In each of us there is a potential for wholeness, for bringing the conflicting parts of ourselves together in a synthesis. We have a simple name for this totality of the individual: Jung called it the “self.”
The self is the sum of all the divergent forces, energies, and qualities that live within you and make you who you are—a unique individual. The self is the balanced, harmonious, symmetrical unity at the very center of one’s being, which each of us senses within. But we rarely experience the self with our conscious mind; we rarely have that sense of unity and wholeness. We feel ourselves usually as a chaotic mass of conflicting desires, values, ideals, and possibilities, some conscious and some unconscious, pulling us in many directions at once.
The work of “enlightenment” is to make conscious these divided and conflicting parts of ourselves, to wake up to the primordial unity that joins them. To awaken to the unity of the self is the great goal of our psychological evolution, the Pearl Without Price, the object of our deepest longings. It is this possibility that is manifested by the dual masculine-feminine nature of the psyche.
In mythical symbolism the self is often represented by a masculine-feminine pair: a king and queen, a divine brother and sister, a god and goddess. Through this symbol of the royal couple the psyche tells us that the self is one, though we experience it as complementary opposites. It shows us that we must make a “marriage,” a holy synthesis, between the two great polarities of our human nature. Like the dragons of yin and yang, the inner king and queen constantly create our world out of the masculine and feminine energies of the self in an eternal cosmic dance.

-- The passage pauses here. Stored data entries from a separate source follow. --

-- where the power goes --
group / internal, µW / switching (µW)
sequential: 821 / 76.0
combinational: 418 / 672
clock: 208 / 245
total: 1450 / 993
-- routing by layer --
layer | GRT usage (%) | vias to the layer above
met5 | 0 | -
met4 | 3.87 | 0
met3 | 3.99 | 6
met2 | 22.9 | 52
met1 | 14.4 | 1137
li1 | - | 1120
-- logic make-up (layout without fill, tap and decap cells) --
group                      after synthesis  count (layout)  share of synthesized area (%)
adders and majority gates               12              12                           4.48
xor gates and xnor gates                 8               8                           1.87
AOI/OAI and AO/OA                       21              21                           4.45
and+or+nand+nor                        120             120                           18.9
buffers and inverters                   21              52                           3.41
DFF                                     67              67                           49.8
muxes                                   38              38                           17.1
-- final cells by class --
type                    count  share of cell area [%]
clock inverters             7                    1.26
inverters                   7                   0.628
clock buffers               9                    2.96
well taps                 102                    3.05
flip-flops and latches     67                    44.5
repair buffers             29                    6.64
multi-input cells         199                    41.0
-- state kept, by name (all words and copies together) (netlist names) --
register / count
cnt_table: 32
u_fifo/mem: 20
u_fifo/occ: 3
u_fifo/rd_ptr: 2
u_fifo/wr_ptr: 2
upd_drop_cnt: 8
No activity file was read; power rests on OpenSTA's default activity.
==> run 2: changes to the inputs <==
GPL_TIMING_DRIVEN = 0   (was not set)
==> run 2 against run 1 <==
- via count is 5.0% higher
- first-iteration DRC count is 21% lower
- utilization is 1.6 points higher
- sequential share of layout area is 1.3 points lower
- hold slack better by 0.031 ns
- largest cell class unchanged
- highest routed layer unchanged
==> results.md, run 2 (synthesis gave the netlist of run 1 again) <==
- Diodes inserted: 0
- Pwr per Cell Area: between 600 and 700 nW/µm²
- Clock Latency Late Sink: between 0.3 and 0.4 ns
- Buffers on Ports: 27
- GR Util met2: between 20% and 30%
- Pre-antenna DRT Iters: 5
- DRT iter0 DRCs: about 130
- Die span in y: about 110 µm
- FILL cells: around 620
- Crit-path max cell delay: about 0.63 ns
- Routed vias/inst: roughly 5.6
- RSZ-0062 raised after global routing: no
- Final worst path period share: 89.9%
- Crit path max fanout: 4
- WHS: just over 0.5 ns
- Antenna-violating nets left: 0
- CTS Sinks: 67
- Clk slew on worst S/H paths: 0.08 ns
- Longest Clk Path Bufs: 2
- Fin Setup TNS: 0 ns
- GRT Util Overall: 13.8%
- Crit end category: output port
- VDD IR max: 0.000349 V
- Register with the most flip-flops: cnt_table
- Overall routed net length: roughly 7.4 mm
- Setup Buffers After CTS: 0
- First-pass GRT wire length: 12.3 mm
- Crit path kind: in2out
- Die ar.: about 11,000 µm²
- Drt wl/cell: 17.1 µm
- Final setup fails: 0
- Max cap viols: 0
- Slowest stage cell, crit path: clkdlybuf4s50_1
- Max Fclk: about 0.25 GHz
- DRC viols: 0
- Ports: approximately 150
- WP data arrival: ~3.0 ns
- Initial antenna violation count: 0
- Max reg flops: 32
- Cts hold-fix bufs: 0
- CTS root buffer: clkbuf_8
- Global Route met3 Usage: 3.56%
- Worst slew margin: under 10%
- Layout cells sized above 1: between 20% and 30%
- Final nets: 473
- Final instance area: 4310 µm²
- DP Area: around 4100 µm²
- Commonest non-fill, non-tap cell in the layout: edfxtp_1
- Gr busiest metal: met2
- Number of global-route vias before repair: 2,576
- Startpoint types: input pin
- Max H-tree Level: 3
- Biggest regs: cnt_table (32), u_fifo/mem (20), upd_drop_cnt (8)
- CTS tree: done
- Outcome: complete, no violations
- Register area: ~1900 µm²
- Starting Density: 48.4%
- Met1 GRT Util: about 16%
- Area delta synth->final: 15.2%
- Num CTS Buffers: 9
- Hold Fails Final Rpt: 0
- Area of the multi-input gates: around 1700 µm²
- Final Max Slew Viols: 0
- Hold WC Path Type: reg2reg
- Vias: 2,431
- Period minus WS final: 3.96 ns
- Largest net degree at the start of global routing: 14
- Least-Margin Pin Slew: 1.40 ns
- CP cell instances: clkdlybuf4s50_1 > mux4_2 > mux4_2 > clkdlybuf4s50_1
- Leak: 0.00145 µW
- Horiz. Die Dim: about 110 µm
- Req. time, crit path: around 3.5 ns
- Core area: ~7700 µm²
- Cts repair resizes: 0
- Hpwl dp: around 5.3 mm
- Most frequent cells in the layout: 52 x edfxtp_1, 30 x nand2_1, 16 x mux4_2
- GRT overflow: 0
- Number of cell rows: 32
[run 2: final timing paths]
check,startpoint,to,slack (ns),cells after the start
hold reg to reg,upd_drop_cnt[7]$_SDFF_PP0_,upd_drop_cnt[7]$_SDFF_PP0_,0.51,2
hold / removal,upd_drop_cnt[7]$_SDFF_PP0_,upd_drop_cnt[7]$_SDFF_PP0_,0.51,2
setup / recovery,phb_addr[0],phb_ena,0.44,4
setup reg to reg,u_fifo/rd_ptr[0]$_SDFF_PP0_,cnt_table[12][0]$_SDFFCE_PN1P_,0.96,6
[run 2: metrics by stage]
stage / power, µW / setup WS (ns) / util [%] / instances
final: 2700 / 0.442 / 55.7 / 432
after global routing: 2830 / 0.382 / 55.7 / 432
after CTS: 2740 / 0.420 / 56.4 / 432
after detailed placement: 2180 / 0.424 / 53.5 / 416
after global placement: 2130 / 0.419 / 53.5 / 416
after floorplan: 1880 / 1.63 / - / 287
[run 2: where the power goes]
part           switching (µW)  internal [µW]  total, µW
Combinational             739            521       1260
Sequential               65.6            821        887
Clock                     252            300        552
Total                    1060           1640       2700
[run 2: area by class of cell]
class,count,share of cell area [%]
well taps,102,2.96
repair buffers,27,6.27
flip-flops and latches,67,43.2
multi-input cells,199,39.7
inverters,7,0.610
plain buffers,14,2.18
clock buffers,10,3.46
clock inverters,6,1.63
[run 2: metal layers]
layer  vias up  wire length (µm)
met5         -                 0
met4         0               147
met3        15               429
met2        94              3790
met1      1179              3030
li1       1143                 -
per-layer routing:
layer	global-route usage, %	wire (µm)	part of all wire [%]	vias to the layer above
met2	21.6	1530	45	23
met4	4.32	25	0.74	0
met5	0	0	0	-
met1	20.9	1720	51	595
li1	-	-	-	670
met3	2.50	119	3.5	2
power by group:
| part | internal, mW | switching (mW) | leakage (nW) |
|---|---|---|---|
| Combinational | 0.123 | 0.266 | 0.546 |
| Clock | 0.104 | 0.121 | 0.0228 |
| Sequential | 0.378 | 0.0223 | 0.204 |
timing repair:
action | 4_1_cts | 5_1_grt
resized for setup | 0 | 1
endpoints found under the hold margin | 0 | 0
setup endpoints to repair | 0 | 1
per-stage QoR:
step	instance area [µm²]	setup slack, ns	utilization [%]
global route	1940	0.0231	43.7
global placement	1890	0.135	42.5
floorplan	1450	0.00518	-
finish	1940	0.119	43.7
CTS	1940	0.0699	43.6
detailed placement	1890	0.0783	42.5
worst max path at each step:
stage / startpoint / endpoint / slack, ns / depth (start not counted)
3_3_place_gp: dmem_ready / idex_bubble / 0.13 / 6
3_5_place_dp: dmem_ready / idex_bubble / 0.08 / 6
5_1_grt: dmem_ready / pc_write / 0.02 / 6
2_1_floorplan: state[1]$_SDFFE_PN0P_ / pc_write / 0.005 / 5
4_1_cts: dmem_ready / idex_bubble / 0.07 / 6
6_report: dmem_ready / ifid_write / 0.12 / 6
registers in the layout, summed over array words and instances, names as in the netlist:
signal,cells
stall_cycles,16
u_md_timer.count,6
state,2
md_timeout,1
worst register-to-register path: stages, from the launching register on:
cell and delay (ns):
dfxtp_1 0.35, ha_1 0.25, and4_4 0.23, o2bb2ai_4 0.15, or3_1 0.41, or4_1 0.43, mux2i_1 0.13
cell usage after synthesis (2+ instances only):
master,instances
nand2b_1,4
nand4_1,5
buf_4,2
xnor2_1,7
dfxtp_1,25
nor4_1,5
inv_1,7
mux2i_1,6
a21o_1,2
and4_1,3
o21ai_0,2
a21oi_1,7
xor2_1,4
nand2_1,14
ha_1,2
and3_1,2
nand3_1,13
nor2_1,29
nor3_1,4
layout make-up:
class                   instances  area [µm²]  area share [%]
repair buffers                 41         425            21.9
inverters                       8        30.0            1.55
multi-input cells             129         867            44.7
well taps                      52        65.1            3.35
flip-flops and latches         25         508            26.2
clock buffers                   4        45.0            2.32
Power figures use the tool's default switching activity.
$ cat src/rtl/piso_shift_register.sv
// Parallel-in, serial-out transmitter.
// A WIDTH-bit word is accepted over a valid/ready handshake and then emitted
// LSB first, one bit per cycle in which the consumer raises io_shift_enable.
// On the final bit, a new word can be loaded in the same cycle, so words can
// stream back to back with no gap.
module piso_shift_register #(
  parameter int WIDTH = 8
) (
  input  logic             clock,
  input  logic             reset,            // asynchronous, active-low
  input  logic             io_load_valid,
  output logic             io_load_ready,
  input  logic [WIDTH-1:0] io_load_data,
  input  logic             io_shift_enable,
  input  logic             io_clear,
  output logic             io_serial_out,
  output logic             io_serial_valid,
  output logic             io_last,
  output logic             io_busy
);

  localparam int            CW   = (WIDTH > 1) ? $clog2(WIDTH) : 1;
  localparam logic [CW-1:0] LAST = CW'(WIDTH - 1);

  typedef enum logic {
    IDLE  = 1'b0,
    SHIFT = 1'b1
  } state_e;

  state_e           state_q, state_d;
  logic [WIDTH-1:0] shreg_q, shreg_d;
  logic [CW-1:0]    cnt_q,   cnt_d;

  logic in_shift;
  logic last_bit;
  logic load_fire;

  // Output decode: everything follows from the current state and bit index.
  always_comb begin
    in_shift        = (state_q == SHIFT);
    last_bit        = in_shift && (cnt_q == LAST);
    io_serial_out   = in_shift & shreg_q[0];
    io_serial_valid = in_shift;
    io_busy         = in_shift;
    io_last         = last_bit;
    // Ready in IDLE, or when the final bit is being consumed right now;
    // a clear in progress blocks any load.
    io_load_ready   = !io_clear && (!in_shift || (last_bit && io_shift_enable));
    load_fire       = io_load_valid && io_load_ready;
  end

  // Next-state logic: clear beats load, load beats shift.
  always_comb begin
    // NOTE: every signal gets a hold default first so no branch can leave it
    // unassigned and infer a latch.
    state_d = state_q;
    shreg_d = shreg_q;
    cnt_d   = cnt_q;

    if (io_clear) begin
      state_d = IDLE;
      shreg_d = '0;
      cnt_d   = '0;
    end else if (load_fire) begin
      // Covers both a fresh load from IDLE and a back-to-back reload on
      // the final bit.
      state_d = SHIFT;
      shreg_d = io_load_data;
      cnt_d   = '0;
    end else if (in_shift && io_shift_enable) begin
      if (last_bit) begin
        state_d = IDLE;
        shreg_d = '0;
        cnt_d   = '0;
      end else begin
        shreg_d = {1'b0, shreg_q[WIDTH-1:1]};
        cnt_d   = cnt_q + CW'(1);
      end
    end
  end

  // State register with asynchronous active-low reset.
  always_ff @(posedge clock or negedge reset) begin
    if (!reset) begin
      state_q <= IDLE;
      shreg_q <= '0;
      cnt_q   <= '0;
    end else begin
      // NOTE: non-blocking assignments so every register samples the
      // pre-edge values, independent of statement order.
      state_q <= state_d;
      shreg_q <= shreg_d;
      cnt_q   <= cnt_d;
    end
  end

endmodule
<file path="src/rtl/stopwatch_pkg.sv">
// -----------------------------------------------------------------------------
// stopwatch_pkg
//
// Shared definitions for the stopwatch controller and its BCD digit counters.
//
// Contents:
//   sw_state_t  - controller state (IDLE / RUN / PAUSE)
//   BCD_MAX     - terminal value of one decade counter (9)
//   MAX_DIGITS  - widest digit cascade the all-nines helper supports
//   all_nines() - true when the lowest n digits of a packed BCD vector are 9
// -----------------------------------------------------------------------------
package stopwatch_pkg;

  typedef enum logic [1:0] {
    IDLE  = 2'd0,
    RUN   = 2'd1,
    PAUSE = 2'd2
  } sw_state_t;

  localparam logic [3:0] BCD_MAX = 4'd9;

  // Upper bound on DIGITS. Callers zero-extend their count vector to this
  // width so one function body serves any cascade length.
  localparam int MAX_DIGITS = 16;

  // Returns 1 when digits [n-1:0] of 'digits' all hold 9. With n == 0 the
  // condition is vacuously true, which is what the units digit needs: it is
  // enabled by the tick alone.
  function automatic logic all_nines(input logic [4*MAX_DIGITS-1:0] digits,
                                     input int                      n);
    logic result;
    result = 1'b1;
    for (int k = 0; k < MAX_DIGITS; k++) begin
      if ((k < n) && (digits[4*k +: 4] != BCD_MAX)) begin
        result = 1'b0;
      end
    end
    return result;
  endfunction

endpackage : stopwatch_pkg

</file>
<file path="src/rtl/bcd_digit.sv">
// -----------------------------------------------------------------------------
// bcd_digit
//
// One decade counter of the stopwatch cascade. Counts 0..9 and wraps to 0
// when enabled at 9. Values 10..15 cannot be reached from reset.
//
// Ports:
//   clk     in   clock, rising edge
//   rst     in   synchronous active-high reset
//   clr     in   synchronous clear (same effect as reset, driven by control)
//   en      in   count enable for this cycle
//   q       out  current digit value, 0..9
//   at_max  out  high while q == 9
// -----------------------------------------------------------------------------
module bcd_digit
  import stopwatch_pkg::*;
(
  input  logic       clk,
  input  logic       rst,
  input  logic       clr,
  input  logic       en,
  output logic [3:0] q,
  output logic       at_max
);

  assign at_max = (q == BCD_MAX);

  // NOTE: state registers use non-blocking assignments so every flop samples
  // the pre-edge values; blocking here would let ordering leak into behaviour.
  always_ff @(posedge clk) begin
    if (rst || clr) begin
      q <= 4'd0;
    end else if (en) begin
      q <= at_max ? 4'd0 : q + 4'd1;
    end
  end

endmodule : bcd_digit

</file>
<file path="src/rtl/stopwatch_ctrl.sv">
// -----------------------------------------------------------------------------
// stopwatch_ctrl
//
// Run/pause/clear controller for a cascade of BCD decade counters, sitting
// between debounced push-button pulses and the 7-segment decoder.
//
// A prescaler divides the clock by TICK_DIV while running; each tick advances
// the digit cascade by one. A lap register can freeze the displayed value
// while counting continues underneath.
//
// Parameters:
//   DIGITS    number of cascaded BCD digits (1..MAX_DIGITS)
//   TICK_DIV  clock cycles per count increment while running (>= 2)
//
// Ports:
//   clk         in   clock, rising edge
//   rst         in   synchronous active-high reset
//   start_stop  in   one-cycle pulse, toggles run / pause (IDLE -> RUN)
//   clear       in   one-cycle pulse, zeroes count, prescaler and lap
//   lap         in   one-cycle pulse, toggles display freeze
//   bcd         out  displayed value, digit 0 (units) in bits [3:0]
//   running     out  high in RUN
//   lap_active  out  high while the display is frozen
//   overflow    out  one-cycle pulse after the count wraps to zero
//
// Priority per edge: rst > clear > {start_stop, lap}. start_stop and lap in
// the same RUN cycle both act; the lap captures the pre-edge count.
// -----------------------------------------------------------------------------
module stopwatch_ctrl
  import stopwatch_pkg::*;
#(
  parameter int DIGITS   = 4,
  parameter int TICK_DIV = 4
) (
  input  logic                  clk,
  input  logic                  rst,
  input  logic                  start_stop,
  input  logic                  clear,
  input  logic                  lap,
  output logic [4*DIGITS-1:0]   bcd,
  output logic                  running,
  output logic                  lap_active,
  output logic                  overflow
);

  localparam int              PRE_W    = (TICK_DIV > 2) ? $clog2(TICK_DIV) : 1;
  localparam logic [PRE_W-1:0] PRE_LAST = PRE_W'(TICK_DIV - 1);

  sw_state_t             state;
  logic [PRE_W-1:0]      pre;
  logic                  tick;
  logic [DIGITS-1:0]     dig_en;
  logic [DIGITS-1:0]     dig_max;
  logic [4*DIGITS-1:0]   count;
  logic [4*DIGITS-1:0]   lap_reg;
  logic [4*MAX_DIGITS-1:0] count_pad;

  // A tick is the last prescaler cycle of a counting interval. Because it is
  // qualified by the registered state, a start_stop that pauses on the same
  // edge does not cancel the increment already due.
  assign tick = (state == RUN) && (pre == PRE_LAST);

  // NOTE: combinational blocks assign every output a default first, so no
  // path leaves a signal unassigned and no latch is inferred.
  always_comb begin
    count_pad               = '0;
    count_pad[4*DIGITS-1:0] = count;
  end

  // Enable chain: digit k advances on a tick when every lower digit is at 9.
  // Wrapping of each digit is local to bcd_digit.
  for (genvar g = 0; g < DIGITS; g++) begin : g_digit
    assign dig_en[g] = tick && all_nines(count_pad, g);

    bcd_digit u_digit (
      .clk    (clk),
      .rst    (rst),
      .clr    (clear),
      .en     (dig_en[g]),
      .q      (count[4*g +: 4]),
      .at_max (dig_max[g])
    );
  end

  // Controller: FSM, prescaler, lap register and overflow flag. The digits
  // clear themselves from the same clear pulse, so they agree with this block.
  always_ff @(posedge clk) begin
    if (rst) begin
      state      <= IDLE;
      running    <= 1'b0;
      pre        <= '0;
      // NOTE: lap_reg is a data register, but it is reset because it can be
      // driven straight onto bcd; stale contents must never reach the display.
      lap_reg    <= '0;
      lap_active <= 1'b0;
      overflow   <= 1'b0;
    end else if (clear) begin
      state      <= IDLE;
      running    <= 1'b0;
      pre        <= '0;
      lap_reg    <= '0;
      lap_active <= 1'b0;
      overflow   <= 1'b0;
    end else begin
      // Every digit at 9 on a tick means the whole cascade wraps this edge.
      overflow <= tick && (&dig_max);

      // Prescaler advances only in RUN and holds in PAUSE, so a resumed
      // interval keeps its partial count.
      if (state == RUN) begin
        pre <= tick ? '0 : pre + PRE_W'(1);
      end

      unique case (state)
        IDLE: begin
          if (start_stop) begin
            state   <= RUN;
            running <= 1'b1;
          end
        end
        RUN: begin
          if (start_stop) begin
            state   <= PAUSE;
            running <= 1'b0;
          end
        end
        PAUSE: begin
          if (start_stop) begin
            state   <= RUN;
            running <= 1'b1;
          end
        end
        default: begin
          state   <= IDLE;
          running <= 1'b0;
        end
      endcase

      // Releasing a freeze is allowed in any state; capturing only in RUN.
      // The capture reads the pre-edge count, even if this edge also ticks.
      if (lap) begin
        if (lap_active) begin
          lap_active <= 1'b0;
        end else if (state == RUN) begin
          lap_reg    <= count;
          lap_active <= 1'b1;
        end
      end
    end
  end

  // Both mux inputs and the select are flops, so bcd has no input-to-output
  // combinational path.
  assign bcd = lap_active ? lap_reg : count;

endmodule : stopwatch_ctrl

</file>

But Tristan’s world has no queen! There is a king: There is Mark. But the queen has died: Blanchefleur has gone away.
It is the feminine qualities that bring meaning into life: relatedness to other human beings, the ability to soften power with love, awareness of our inner feelings and values, respect for our earthly environment, a delight in earth’s beauty, and the introspective quest for inner wisdom. With these qualities shortchanged, we don’t find much meaning. With our swords and lances we build our empires, but they don’t give us a sense of meaning or purpose.
But the death of Blanchefleur does not mean that we have lost these qualities forever. Death, in a myth or dream, means something has left the conscious mind; yet it rests in the unconscious, waiting to be reborn into consciousness. We see people today trying to bring Blanchefleur back from the unconscious. People try to learn to express their feelings, to show affection, to awaken to the intuitive side of life. Some of it misfires, becomes a fad, is reduced to self-conscious embraces and forced “spontaneity,” but at least people are trying to find Blanchefleur.
Why did Blanchefleur die? Why have we Western people lost so much of our capacity to love, to feel, to be related?
Look at Blanchefleur! She is surrounded by war, married to an ally for help in a war, rushed to another war in Lyonesse that kills her husband and destroys her will to live. Ever a camp follower, she only knows of soldiers, battles, alliances, and death. In our culture the inner feminine is the same—always a camp follower, dragged in the dusty train of masculine power drive, choked by war, forgotten in a deafening and eternal clash of steel.
When Blanchefleur died, that cold day in Lyonesse, the feminine soul of the West departed: to Ireland, to some mythical island across the seas. She went to live in the unconscious, to await a better time when she will return to human life.